Seize the Night
- Cover of Seize the Night
- Author: Dean Koontz
- Cover artist: Tom Hallman
- Language: English
- Series: Moonlight Bay Trilogy
- Genre: Science fiction, suspense
- Publisher: Cemetery Dance Publications (hardcover) Bantam Publishing (paperback)
- Publication date: 1998
- Publication place: United States
- Media type: Print (Hardcover and Paperback)
- Pages: 480 pp
- ISBN: 1-881475-44-1 (hardcover) ISBN 0-553-58019-1 (paperback)
- Preceded by: Fear Nothing
- Followed by: Ride the Storm

= Seize the Night (novel) =

1998 novel by Dean Koontz

Seize the Night is a novel written by the best-selling author Dean Koontz, released in 1998. The book is the second in a trilogy of books known as the Moonlight Bay Trilogy, involving Christopher Snow, who has the rare (but real) disease called XP (xeroderma pigmentosum). The first in the series is Fear Nothing and the third is tentatively titled Ride the Storm (release date unknown).

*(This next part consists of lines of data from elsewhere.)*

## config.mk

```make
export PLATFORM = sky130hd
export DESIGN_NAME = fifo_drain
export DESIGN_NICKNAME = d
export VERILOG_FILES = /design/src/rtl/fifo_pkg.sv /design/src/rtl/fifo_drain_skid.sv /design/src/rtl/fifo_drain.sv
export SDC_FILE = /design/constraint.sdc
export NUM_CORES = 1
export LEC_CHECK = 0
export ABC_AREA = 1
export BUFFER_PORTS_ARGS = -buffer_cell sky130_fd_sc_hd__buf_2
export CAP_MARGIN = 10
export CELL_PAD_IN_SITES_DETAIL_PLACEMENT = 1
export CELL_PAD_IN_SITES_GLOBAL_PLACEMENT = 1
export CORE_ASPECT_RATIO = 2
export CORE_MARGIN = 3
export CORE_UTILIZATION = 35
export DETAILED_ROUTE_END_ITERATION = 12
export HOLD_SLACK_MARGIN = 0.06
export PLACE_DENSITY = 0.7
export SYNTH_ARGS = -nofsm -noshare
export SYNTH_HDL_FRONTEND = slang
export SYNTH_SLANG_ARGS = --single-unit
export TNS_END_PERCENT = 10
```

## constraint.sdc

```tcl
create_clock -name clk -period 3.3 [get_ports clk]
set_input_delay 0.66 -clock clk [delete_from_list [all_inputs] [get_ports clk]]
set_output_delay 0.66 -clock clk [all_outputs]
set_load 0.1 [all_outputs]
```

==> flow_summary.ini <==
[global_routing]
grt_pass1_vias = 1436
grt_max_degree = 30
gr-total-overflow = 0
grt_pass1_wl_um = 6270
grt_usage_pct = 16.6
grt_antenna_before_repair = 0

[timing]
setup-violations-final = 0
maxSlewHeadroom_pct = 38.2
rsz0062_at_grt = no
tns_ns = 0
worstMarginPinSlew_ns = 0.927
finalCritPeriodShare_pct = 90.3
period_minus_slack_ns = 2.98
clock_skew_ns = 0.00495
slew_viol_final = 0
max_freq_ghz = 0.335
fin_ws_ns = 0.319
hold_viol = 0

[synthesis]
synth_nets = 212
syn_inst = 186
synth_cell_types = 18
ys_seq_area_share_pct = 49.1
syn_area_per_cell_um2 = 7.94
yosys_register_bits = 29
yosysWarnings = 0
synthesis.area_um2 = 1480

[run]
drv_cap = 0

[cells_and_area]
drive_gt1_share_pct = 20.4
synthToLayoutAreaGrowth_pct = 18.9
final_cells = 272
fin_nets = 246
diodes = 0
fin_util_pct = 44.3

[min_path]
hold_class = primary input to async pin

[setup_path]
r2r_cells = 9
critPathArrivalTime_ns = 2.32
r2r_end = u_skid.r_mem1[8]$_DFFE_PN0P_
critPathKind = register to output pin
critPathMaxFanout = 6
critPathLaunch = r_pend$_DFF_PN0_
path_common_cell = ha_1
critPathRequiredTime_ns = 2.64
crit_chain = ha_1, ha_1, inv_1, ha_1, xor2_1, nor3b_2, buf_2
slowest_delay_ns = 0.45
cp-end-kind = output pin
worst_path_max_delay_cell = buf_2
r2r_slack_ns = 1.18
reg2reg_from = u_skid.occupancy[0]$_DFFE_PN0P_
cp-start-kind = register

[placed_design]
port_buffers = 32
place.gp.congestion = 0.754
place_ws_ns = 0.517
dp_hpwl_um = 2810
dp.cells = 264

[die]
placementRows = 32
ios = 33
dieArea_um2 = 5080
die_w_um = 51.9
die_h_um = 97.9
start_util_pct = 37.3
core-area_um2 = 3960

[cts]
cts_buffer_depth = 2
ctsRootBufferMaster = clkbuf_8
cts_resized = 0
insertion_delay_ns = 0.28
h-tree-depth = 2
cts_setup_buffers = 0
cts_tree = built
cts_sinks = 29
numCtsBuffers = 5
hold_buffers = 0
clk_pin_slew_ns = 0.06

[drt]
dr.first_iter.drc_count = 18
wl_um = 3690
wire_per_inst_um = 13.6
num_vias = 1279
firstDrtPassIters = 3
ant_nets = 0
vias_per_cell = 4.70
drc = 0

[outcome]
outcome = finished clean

Seize the Night was originally released by Cemetery Dance Publications as two different limited edition hardcovers, both with different artwork on their front cover:
- A traycased lettered edition of 52 signed and lettered copies
- A slipcased limited edition of 698 signed and numbered copies

==Plot summary==
Seize the Night begins a few months after Fear Nothing. It starts with Chris and his dog Orson happening upon Chris's ex-girlfriend, Lilly Wing, whose son Jimmy has just disappeared. Chris swears to Lilly he'll find Jimmy, and departs with Orson to begin the search. The trail leads them to Fort Wyvern, the abandoned military base Chris likes to explore. They search the base, but soon become separated, and Orson goes missing. Fearing for his dog's well-being, along with that of Jimmy, Chris calls his best friend Bobby Halloway to join him in the search and then sends his current girlfriend Sasha Goodall to Lilly's house to console her. Soon after calling them, Chris sees about thirty or so of the rhesus monkeys encountered towards the end of Fear Nothing and takes refuge from them in a nearby bungalow. The monkeys follow him in, and he is saved from being found by Bobby's arrival.

Bobby and Chris search the base, but find nothing except a few strange devices and rooms. After leaving, they stop by Lilly's house. Sasha and Chris head to their place, while Bobby heads off to Lilly's mother-in-law Jenna, to bring her back to Lilly's.

The next day, Chris calls Manuel Ramirez, the acting chief of police, to give him information about Jimmy Wing's kidnapper's vehicle. Getting no answer, he leaves a message for Manuel to call him after noon. Bobby stops by a bit later to say that Jimmy is not the only child missing.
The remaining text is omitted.